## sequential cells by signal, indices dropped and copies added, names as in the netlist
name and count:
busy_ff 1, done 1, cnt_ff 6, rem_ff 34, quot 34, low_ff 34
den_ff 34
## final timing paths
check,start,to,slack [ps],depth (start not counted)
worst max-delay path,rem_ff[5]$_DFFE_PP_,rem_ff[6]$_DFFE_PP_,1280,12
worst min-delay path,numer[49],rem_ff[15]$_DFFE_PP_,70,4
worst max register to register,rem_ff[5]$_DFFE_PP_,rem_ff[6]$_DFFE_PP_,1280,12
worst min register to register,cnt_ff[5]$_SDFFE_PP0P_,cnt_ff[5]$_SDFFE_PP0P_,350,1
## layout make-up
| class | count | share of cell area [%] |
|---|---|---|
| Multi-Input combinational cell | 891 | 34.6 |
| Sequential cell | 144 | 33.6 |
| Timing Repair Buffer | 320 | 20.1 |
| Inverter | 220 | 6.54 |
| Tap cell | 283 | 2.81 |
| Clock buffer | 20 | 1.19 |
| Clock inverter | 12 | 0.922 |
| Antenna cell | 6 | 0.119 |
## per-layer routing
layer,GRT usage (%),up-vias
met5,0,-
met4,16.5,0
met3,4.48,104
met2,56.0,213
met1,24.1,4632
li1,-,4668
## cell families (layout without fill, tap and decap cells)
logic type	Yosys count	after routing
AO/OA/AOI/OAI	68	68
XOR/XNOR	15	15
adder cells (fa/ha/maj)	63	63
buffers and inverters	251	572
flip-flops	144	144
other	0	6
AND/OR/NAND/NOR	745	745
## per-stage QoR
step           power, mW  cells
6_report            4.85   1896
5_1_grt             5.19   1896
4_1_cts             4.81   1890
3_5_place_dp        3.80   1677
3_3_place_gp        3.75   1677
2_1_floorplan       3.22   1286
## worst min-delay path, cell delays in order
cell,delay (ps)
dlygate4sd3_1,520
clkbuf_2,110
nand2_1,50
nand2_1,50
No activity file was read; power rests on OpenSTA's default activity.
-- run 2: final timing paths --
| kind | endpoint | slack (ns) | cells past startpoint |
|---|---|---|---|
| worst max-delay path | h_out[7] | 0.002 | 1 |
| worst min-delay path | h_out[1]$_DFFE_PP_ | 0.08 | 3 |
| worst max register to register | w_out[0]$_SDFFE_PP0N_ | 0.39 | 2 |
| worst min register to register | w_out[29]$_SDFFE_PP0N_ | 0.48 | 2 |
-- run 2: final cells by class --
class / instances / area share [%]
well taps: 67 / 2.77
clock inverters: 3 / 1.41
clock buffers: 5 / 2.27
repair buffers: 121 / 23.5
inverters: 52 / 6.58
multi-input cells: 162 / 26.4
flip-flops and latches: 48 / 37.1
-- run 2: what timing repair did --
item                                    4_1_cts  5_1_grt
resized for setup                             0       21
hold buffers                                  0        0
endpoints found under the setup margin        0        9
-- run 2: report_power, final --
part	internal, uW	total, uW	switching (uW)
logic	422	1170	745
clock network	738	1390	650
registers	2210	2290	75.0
`config.mk`:
```
export PLATFORM = sky130hd
export DESIGN_NAME = tvc_set_state
export DESIGN_NICKNAME = d
export VERILOG_FILES = /design/src/hdl/tvc_pkg.sv /design/src/hdl/tvc_set_state.sv
export SDC_FILE = /design/constraint.sdc
export NUM_CORES = 1
export LEC_CHECK = 0
export BUFFER_PORTS_ARGS = -buffer_cell sky130_fd_sc_hd__buf_2
export CORE_MARGIN = 1.5
export CORE_UTILIZATION = 60
export DETAILED_ROUTE_END_ITERATION = 16
export PLACE_DENSITY = 0.85
export SLEW_MARGIN = 20
export SYNTH_ARGS = -nofsm -noshare
export SYNTH_HDL_FRONTEND = slang
export SYNTH_SLANG_ARGS = --single-unit
```
`constraint.sdc`:
```
create_clock -name clock -period 3.23 [get_ports clock]
set_input_delay 0.323 -clock clock [delete_from_list [all_inputs] [get_ports clock]]
set_output_delay 0.323 -clock clock [all_outputs]
set_load 0.01 [all_outputs]
```
`src/hdl/tvc_pkg.sv`:
```
package tvc_pkg;

   localparam int SETS       = 128;
   localparam int KEY_BITS   = 32;
   localparam int VALUE_BITS = 32;
   localparam int SET_BITS   = $clog2(SETS);

   localparam int REQ_DATA_BITS = ((KEY_BITS + VALUE_BITS + 7) / 8) * 8;
   localparam int RSP_DATA_BITS = ((VALUE_BITS + 7) / 8) * 8;
   localparam int CMD_BITS      = 2;
   localparam int STATUS_BITS   = 3;

   typedef enum logic [CMD_BITS-1:0] {
      CMD_LOOKUP = 2'd0,
      CMD_FILL   = 2'd1,
      CMD_WRITE  = 2'd2,
      CMD_FLUSH  = 2'd3
   } cmd_type;

   typedef enum logic [STATUS_BITS-1:0] {
      ST_HIT         = 3'd0,
      ST_MISS        = 3'd1,
      ST_FILLED      = 3'd2,
      ST_WR_CACHED   = 3'd3,
      ST_WR_UNCACHED = 3'd4,
      ST_FLUSHED     = 3'd5
   } status_type;

   typedef logic [SET_BITS-1:0]   set_type;
   typedef logic [KEY_BITS-1:0]   key_type;
   typedef logic [VALUE_BITS-1:0] value_type;

   // Access to one way's key and value memories.
   typedef struct packed {
      logic      rd_en;
      set_type   rd_set;
      logic      wr_key_en;
      logic      wr_value_en;
      set_type   wr_set;
      key_type   wr_key;
      value_type wr_value;
   } mem_req_type;

   typedef struct packed {
      key_type   key;
      value_type value;
   } mem_entry_type;

   // Update of the per-set valid and recently-used bits.
   typedef struct packed {
      logic    flush;
      logic    set_valid0;
      logic    set_valid1;
      logic    set_recent;
      logic    recent_way;
      set_type set_index;
   } set_upd_type;

   typedef struct packed {
      logic valid0;
      logic valid1;
      logic recent;
   } set_info_type;

endpackage

```
`src/hdl/tvc_set_state.sv`:
```
module tvc_set_state (
   input  logic                  clock,
   input  logic                  reset,
   input  tvc_pkg::set_type      rd_set,
   input  tvc_pkg::set_upd_type  upd,
   output tvc_pkg::set_info_type info
);

   logic [tvc_pkg::SETS-1:0] valid0_ff, valid0_in;
   logic [tvc_pkg::SETS-1:0] valid1_ff, valid1_in;
   logic [tvc_pkg::SETS-1:0] recent_ff, recent_in;

   always_comb begin
      valid0_in = valid0_ff;
      valid1_in = valid1_ff;
      recent_in = recent_ff;
      if (upd.flush) begin
         valid0_in = '0;
         valid1_in = '0;
      end
      if (upd.set_valid0) begin
         valid0_in[upd.set_index] = 1'b1;
      end
      if (upd.set_valid1) begin
         valid1_in[upd.set_index] = 1'b1;
      end
      if (upd.set_recent) begin
         recent_in[upd.set_index] = upd.recent_way;
      end
   end

   always_ff @(posedge clock) begin
      if (reset) begin
         valid0_ff <= '0;
         valid1_ff <= '0;
         recent_ff <= '0;
      end else begin
         valid0_ff <= valid0_in;
         valid1_ff <= valid1_in;
         recent_ff <= recent_in;
      end
   end

   assign info.valid0 = valid0_ff[rd_set];
   assign info.valid1 = valid1_ff[rd_set];
   assign info.recent = recent_ff[rd_set];

   // A flush leaves no way valid anywhere.
   a_flush_clears: assert property (@(posedge clock) disable iff (reset)
      upd.flush |=> (valid0_ff == '0) && (valid1_ff == '0))
      else $error("flush left a valid way");

endmodule

```
==> out/qor.yml, run 1 <==
yosys:
  synth_warnings: 0
  yosys.area.top_type: "dfxtp_1"
  syn_area_um2: 17900
  synth_area_leaders: "dfxtp_1, mux4_2, a21oi_1"
  synth_cells: 1943
  synth_cell_types: 25
  yosys_register_bits: 384
  synth_top_cell_area_share_pct: 43.0
  syn_avg_cell_area_um2: 9.20
  synth_fp_nets: 1964
  synth-seq-area-share_pct: 43.0
routing:
  finalWirelength_mm: 48.9
  routed_via_density: 6.64
  drcViolationCount: 0
  first_pass_iters: 7
  wl_per_cell_um: 21.6
  vias: 15073
  initialDrtViolationCount: 2275
  ant_nets: 0
setup_path:
  crit_path_end_kind: "output port"
  reg2reg_to: "valid0_ff[106]$_SDFF_PP0_"
  timing.rr.start: "valid0_ff[106]$_SDFF_PP0_"
  cp.required_ns: 2.91
  crit_path_start_kind: "flip-flop"
  worst-path-max-fanout: 2
  reg2reg_depth: 3
  r2r_slack_ns: 2.32
  crit_type: "flip-flop to output port"
  cp.arrival_ns: 2.80
power_and_ir_drop:
  p_int_uw: 7560
  power.switching_uw: 2330
  comb_power_share_pct: 6.6
  p_per_area_nw_per_um2: 506
  p_leak_uw: 0.00689
  clock_power_share_pct: 45.3
  ir_drop_v: 0.000343
  seq_power_share_pct: 48.1
  swShare_pct: 23.6
grt:
  grt_pass1_vias: 14759
  grt_overflow: 0
  grt_max_degree: 129
  grt_pass1_wl_mm: 77.6
  grt_usage_pct: 31.4
  antenna_found_initial: 0
place:
  portBuffers: 23
  dp_cells: 2202
  hpwl_mm: 27.1
  routabilityCongestion: 0.804
worst_hold_path:
  hold_class: "input port to flip-flop"
  min_to: "valid1_ff[48]$_SDFF_PP0_"
  min_path_cells: 2
  min_from: "reset"
clock_network:
  cts_tree: "built"
  cts_buffers: 39
  cts_hold_buf: 0
  clock_latency_ns: 0.53
  cts-root-buf: "clkbuf_16"
  ctsLongestPathBuffers: 3
  post-cts-setup-buffers: 0
  cts.repair.resized: 0
  clkTransAtPathRegs_ns: 0.06
  clkSinkCount: 384
  htree_num_levels: 2
sta:
  maxSlewViolCount: 0
  rsz0062_at_grt: "no"
  finalHoldViolations: 0
  finalClockSkew_ns: 0
  report.final.setup_viol: 0
  finalSetupTns_ns: 0
  worst_pin_slew_ns: 1.04
  max_freq_mhz: 320
  slew_headroom_pct: 30.9
  timing.final.crit_share_pct: 96.8
  hold_ws_ns: 0.290
  layout_min_cycle_time_ns: 3.13
finish:
  fin_nets: 1874
  n_antenna_cell: 0
  fin_util_pct: 66.3
  synthToLayoutAreaGrowth_pct: 9.27
  layout_commonest_cell: "dfxtp_1"
  layout_common_cells: "dfxtp_1, a21oi_1, nor2_1"
  fin_cells: 2269
  drive_gt1_share_pct: 14.0
floorplanning:
  core-area_um2: 29500
  io_pins: 24
  rows: 63
  dieWidth_um: 176
  start_util_pct: 60.7
  dieArea_um2: 30800
  die_h_um: 176
outcome:
  status: "finished clean"
job:
  maxCapViolCount: 0
stage by stage:
stage	cell area [um^2]	worst slack (ns)	power, uW
6_report	19500	0.105	9890
5_1_grt	19500	0.0596	10100
4_1_cts	19500	0.115	9880
3_5_place_dp	18300	0.129	5490
3_3_place_gp	18300	0.155	5480
2_1_floorplan	17900	0.286	5280
synthesized netlist by cell type, drive strengths merged:
| master | number |
|---|---|
| a21oi | 352 |
| and2 | 1 |
| and3 | 1 |
| and3b | 3 |
| buf | 32 |
| clkbuf | 165 |
| dfxtp | 384 |
| mux2 | 3 |
| mux2i | 32 |
| mux4 | 126 |
| nand2 | 2 |
| nand2b | 2 |
| nand3 | 132 |
| nand3b | 9 |
| nor2 | 334 |
| nor2b | 258 |
| nor3 | 1 |
| nor3b | 4 |
| o31ai | 96 |
| or2 | 1 |
| or3 | 1 |
| or3b | 4 |
critical path, cell delays in order, from the launching register on:
cell and delay [ns]:
dfxtp_1 0.32, mux4_2 0.46, mux4_2 0.52, mux4_2 0.52, mux2_2 0.30, buf_2 0.15
power by group through the flow:
stage | sequential [uW] | clock, uW | combinational (uW)
2_1_floorplan | 4860 | 0 | 426
3_3_place_gp | 4860 | 0 | 622
3_5_place_dp | 4860 | 0 | 633
4_1_cts | 4750 | 4490 | 634
5_1_grt | 4750 | 4690 | 681
6_report | 4750 | 4480 | 655
routing by layer:
layer	track usage [%]	vias up	wire, um
met5	0	-	0
met4	17.8	0	2570
met3	5.50	211	4640
met2	49.9	940	23000
met1	40.7	7261	18700
li1	-	6661	-
worst max-delay path by stage:
stage,from,end,cells past startpoint
floorplan,rd_set[2],info[0],7
global placement,rd_set[0],info[0],7
detailed placement,rd_set[0],info[0],7
CTS,recent_ff[23]$_SDFFE_PP0P_,info[0],5
global route,rd_set[0],info[0],7
finish,recent_ff[23]$_SDFFE_PP0P_,info[0],5
cell families after synthesis:
family | after synthesis | synth area share (%)
mux | 161 | 17.8
compound gates | 448 | 13.9
flops | 384 | 43.0
buf+inv | 197 | 4.38
simple gates | 753 | 20.9
state kept, by name (all words and copies together) (netlist names):
register,cells
valid1_ff,128
valid0_ff,128
recent_ff,128
area by class of cell:
type,instances,area (um^2)
fill,2115,9940
multi-input combinational,1362,9440
sequential,384,7690
clock buffer,61,1170
timing repair buffer,66,669
tap,390,488
clock inverter,6,82.6
Power figures use the tool's default switching activity.
==> run 2: changes to the inputs <==
Settings changed: CORE_MARGIN 1.5 to 4, CTS_BUF_LIST set to sky130_fd_sc_hd__clkbuf_16.
==> run 2 against run 1 <==
Cell count increased by 0.18%. First-iteration DRC count fell by 11%. Total power rose by 4.8%. Sequential cell count did not move. Clock power rose by 10%. Critical path depth unchanged. Utilization is 1.7 points higher. Worst setup slack improved by 0.0065 ns.
==> out/qor.yml, run 2 (same netlist as run 1, synthesis figures left out) <==
sta:
  layout_min_cycle_time_ns: 3.12  # was 3.13 ns
  finalHoldViolations: 0  # unchanged
  finalSetupTns_ns: 0  # unchanged
  slew_headroom_pct: 37.5  # was 30.9%
  worst_pin_slew_ns: 0.937  # was 1.04 ns
  timing.final.crit_share_pct: 96.6  # was 96.8%
  max_freq_mhz: 321  # was 320 MHz
  report.final.setup_viol: 0  # unchanged
  finalClockSkew_ns: 0  # unchanged
  rsz0062_at_grt: "no"  # unchanged
  maxSlewViolCount: 0  # unchanged
setup_path:
  crit_top_cell: "mux4_2"  # unchanged
  cpPeakStageDelay_ns: 0.53  # was 0.52 ns
  crit_path_start_kind: "flip-flop"  # unchanged
  worst-path-max-fanout: 2  # unchanged
  cp.arrival_ns: 2.80  # about the same
  reg2reg_depth: 3  # unchanged
  cp.required_ns: 2.91  # about the same
  startpoint: "recent_ff[26]$_SDFFE_PP0P_"  # was recent_ff[23]$_SDFFE_PP0P_
  crit_type: "flip-flop to output port"  # unchanged
  r2r_slack_ns: 2.37  # was 2.32 ns
  crit_path_end_kind: "output port"  # unchanged
  worst_path_max_delay_cell: "mux4_2"  # unchanged
  reg2reg_to: "valid1_ff[84]$_SDFF_PP0_"  # was valid0_ff[106]$_SDFF_PP0_
  crit_path_cell_trace: "mux4_2, mux4_2, mux4_2, mux2_2, buf_2"  # unchanged
  timing.rr.start: "valid1_ff[84]$_SDFF_PP0_"  # was valid0_ff[106]$_SDFF_PP0_
clock_network:
  cts_hold_buf: 0  # unchanged
  clkSinkCount: 384  # unchanged
  cts_tree: "built"  # unchanged
  cts-root-buf: "clkbuf_16"  # unchanged
  clock_latency_ns: 0.51  # was 0.53 ns
  cts_buffers: 41  # was 39
  clkTransAtPathRegs_ns: 0.06  # about the same
  ctsLongestPathBuffers: 3  # unchanged
  cts.repair.resized: 0  # unchanged
  htree_num_levels: 2  # unchanged
  post-cts-setup-buffers: 0  # unchanged
routing:
  first_pass_iters: 7  # unchanged
  finalWirelength_mm: 48.9  # about the same
  routed_via_density: 6.65  # was 6.64
  drcViolationCount: 0  # unchanged
  wl_per_cell_um: 21.5  # was 21.6 um
  initialDrtViolationCount: 2026  # was 2275
  ant_nets: 0  # unchanged
  vias: 15119  # was 15073
place:
  portBuffers: 23  # unchanged
  hpwl_mm: 27.5  # was 27.1 mm
  routabilityCongestion: 0.849  # was 0.804
finish:
  multi_input_area_um2: 9440  # unchanged
  n_antenna_cell: 0  # unchanged
  top_regs: "recent_ff x128, valid0_ff x128, valid1_ff x128"  # unchanged
  layout_commonest_cell: "dfxtp_1"  # unchanged
  seq_area_um2: 7690  # unchanged
  fillerInstances: 2048  # was 2115
  synthToLayoutAreaGrowth_pct: 10.3  # was 9.27%
  drive_gt1_share_pct: 14.6  # was 14.0%
  layout_common_cells: "dfxtp_1, a21oi_1, nor2_1"  # unchanged
  fin_nets: 1883  # was 1874
power_and_ir_drop:
  ir_drop_v: 0.000410  # was 0.000343 V
  power_uw: 10400  # was 9890 uW
  p_per_area_nw_per_um2: 525  # was 506 nW/um^2
  p_leak_uw: 0.00702  # was 0.00689 uW
outcome:
  status: "finished clean"  # unchanged
worst_hold_path:
  min_to: "valid1_ff[1]$_SDFF_PP0_"  # was valid1_ff[48]$_SDFF_PP0_
  hold_class: "input port to flip-flop"  # unchanged
  min_path_cells: 2  # unchanged
  min_from: "reset"  # unchanged
floorplanning:
  io_pins: 24  # unchanged
  rows: 62  # was 63
  dieWidth_um: 181  # was 176 um
  dieArea_um2: 32600  # was 30800 um^2
  start_util_pct: 61.6  # was 60.7%
  core-area_um2: 29000  # was 29500 um^2
  die_h_um: 181  # was 176 um
grt:
  grt_max_degree: 138  # was 129
  grt_usage_pct: 28.8  # was 31.4%
  antenna_found_initial: 0  # unchanged
  grt_pass1_vias: 14870  # was 14759
  grt_pass1_wl_mm: 78.3  # was 77.6 mm
  grt_overflow: 0  # unchanged
job:
  maxCapViolCount: 0  # unchanged
==> run 2: cell types whose count changed in the layout (fill, tap and decap cells not counted), moves of 2 or more <==
| cell | change |
|---|---|
| clkinv_1 | +4 |
| clkbuf_1 | -13 |
| clkbuf_8 | -7 |
| clkinv_2 | +3 |
| clkbuf_16 | +2 |
| inv_1 | +6 |
| buf_4 | +8 |
| bufinv_16 | +6 |
==> run 2: final cells by class <==
class / instances / share of cell area, %
clock buffer: 43 / 5.45
clock inverter: 27 / 1.69
multi-input combinational: 1362 / 47.9
sequential: 384 / 39.0
tap: 384 / 2.44
timing repair buffer: 73 / 3.60
==> run 2: through the flow <==
| step | utilization, % | cells | hold slack (ns) | setup slack, ns | area, um^2 |
|---|---|---|---|---|---|
| after floorplan | - | 1943 | 0.445 | 0.286 | 17900 |
| after global placement | 63.1 | 2203 | 0.452 | 0.198 | 18300 |
| after detailed placement | 63.1 | 2203 | 0.459 | 0.158 | 18300 |
| after CTS | 68.0 | 2273 | 0.320 | 0.140 | 19700 |
| after global routing | 68.0 | 2273 | 0.335 | 0.0742 | 19700 |
| final | 68.0 | 2273 | 0.282 | 0.111 | 19700 |
==> run 2: where the power goes <==
group | internal (uW) | switching [uW]
Sequential | 4750 | 6.62
Combinational | 170 | 488
Clock | 3040 | 1910
Total | 7950 | 2410
==> run 2: how the worst max path moves through the flow <==
stage               cells past startpoint  endpoint
floorplan                               7   info[0]
global placement                        7   info[0]
detailed placement                      7   info[0]
CTS                                     5   info[1]
global route                            7   info[0]
finish                                  5   info[0]
==> run 2: worst max-delay path, delay by kind of cell (launching register included) <==
kind | cells | cell delay, ns
flops | 1 | 0.33
buf+inv | 1 | 0.14
mux | 4 | 1.81
==> run 2: layer usage <==
layer / vias to the layer above / GRT usage (%) / part of all wire, %
li1: 6686 / - / -
met1: 7245 / 37.1 / 38
met2: 954 / 46.9 / 47
met3: 234 / 5.43 / 9.7
met4: 0 / 14.5 / 5.1
met5: - / 0 / 0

================

Task instructions
From the top of the listing above, restate each line word for word up to and including the line with "## layout make-up"; add nothing else.

Response to the task
## sequential cells by signal, indices dropped and copies added, names as in the netlist
name and count:
busy_ff 1, done 1, cnt_ff 6, rem_ff 34, quot 34, low_ff 34
den_ff 34
## final timing paths
check,start,to,slack [ps],depth (start not counted)
worst max-delay path,rem_ff[5]$_DFFE_PP_,rem_ff[6]$_DFFE_PP_,1280,12
worst min-delay path,numer[49],rem_ff[15]$_DFFE_PP_,70,4
worst max register to register,rem_ff[5]$_DFFE_PP_,rem_ff[6]$_DFFE_PP_,1280,12
worst min register to register,cnt_ff[5]$_SDFFE_PP0P_,cnt_ff[5]$_SDFFE_PP0P_,350,1
## layout make-up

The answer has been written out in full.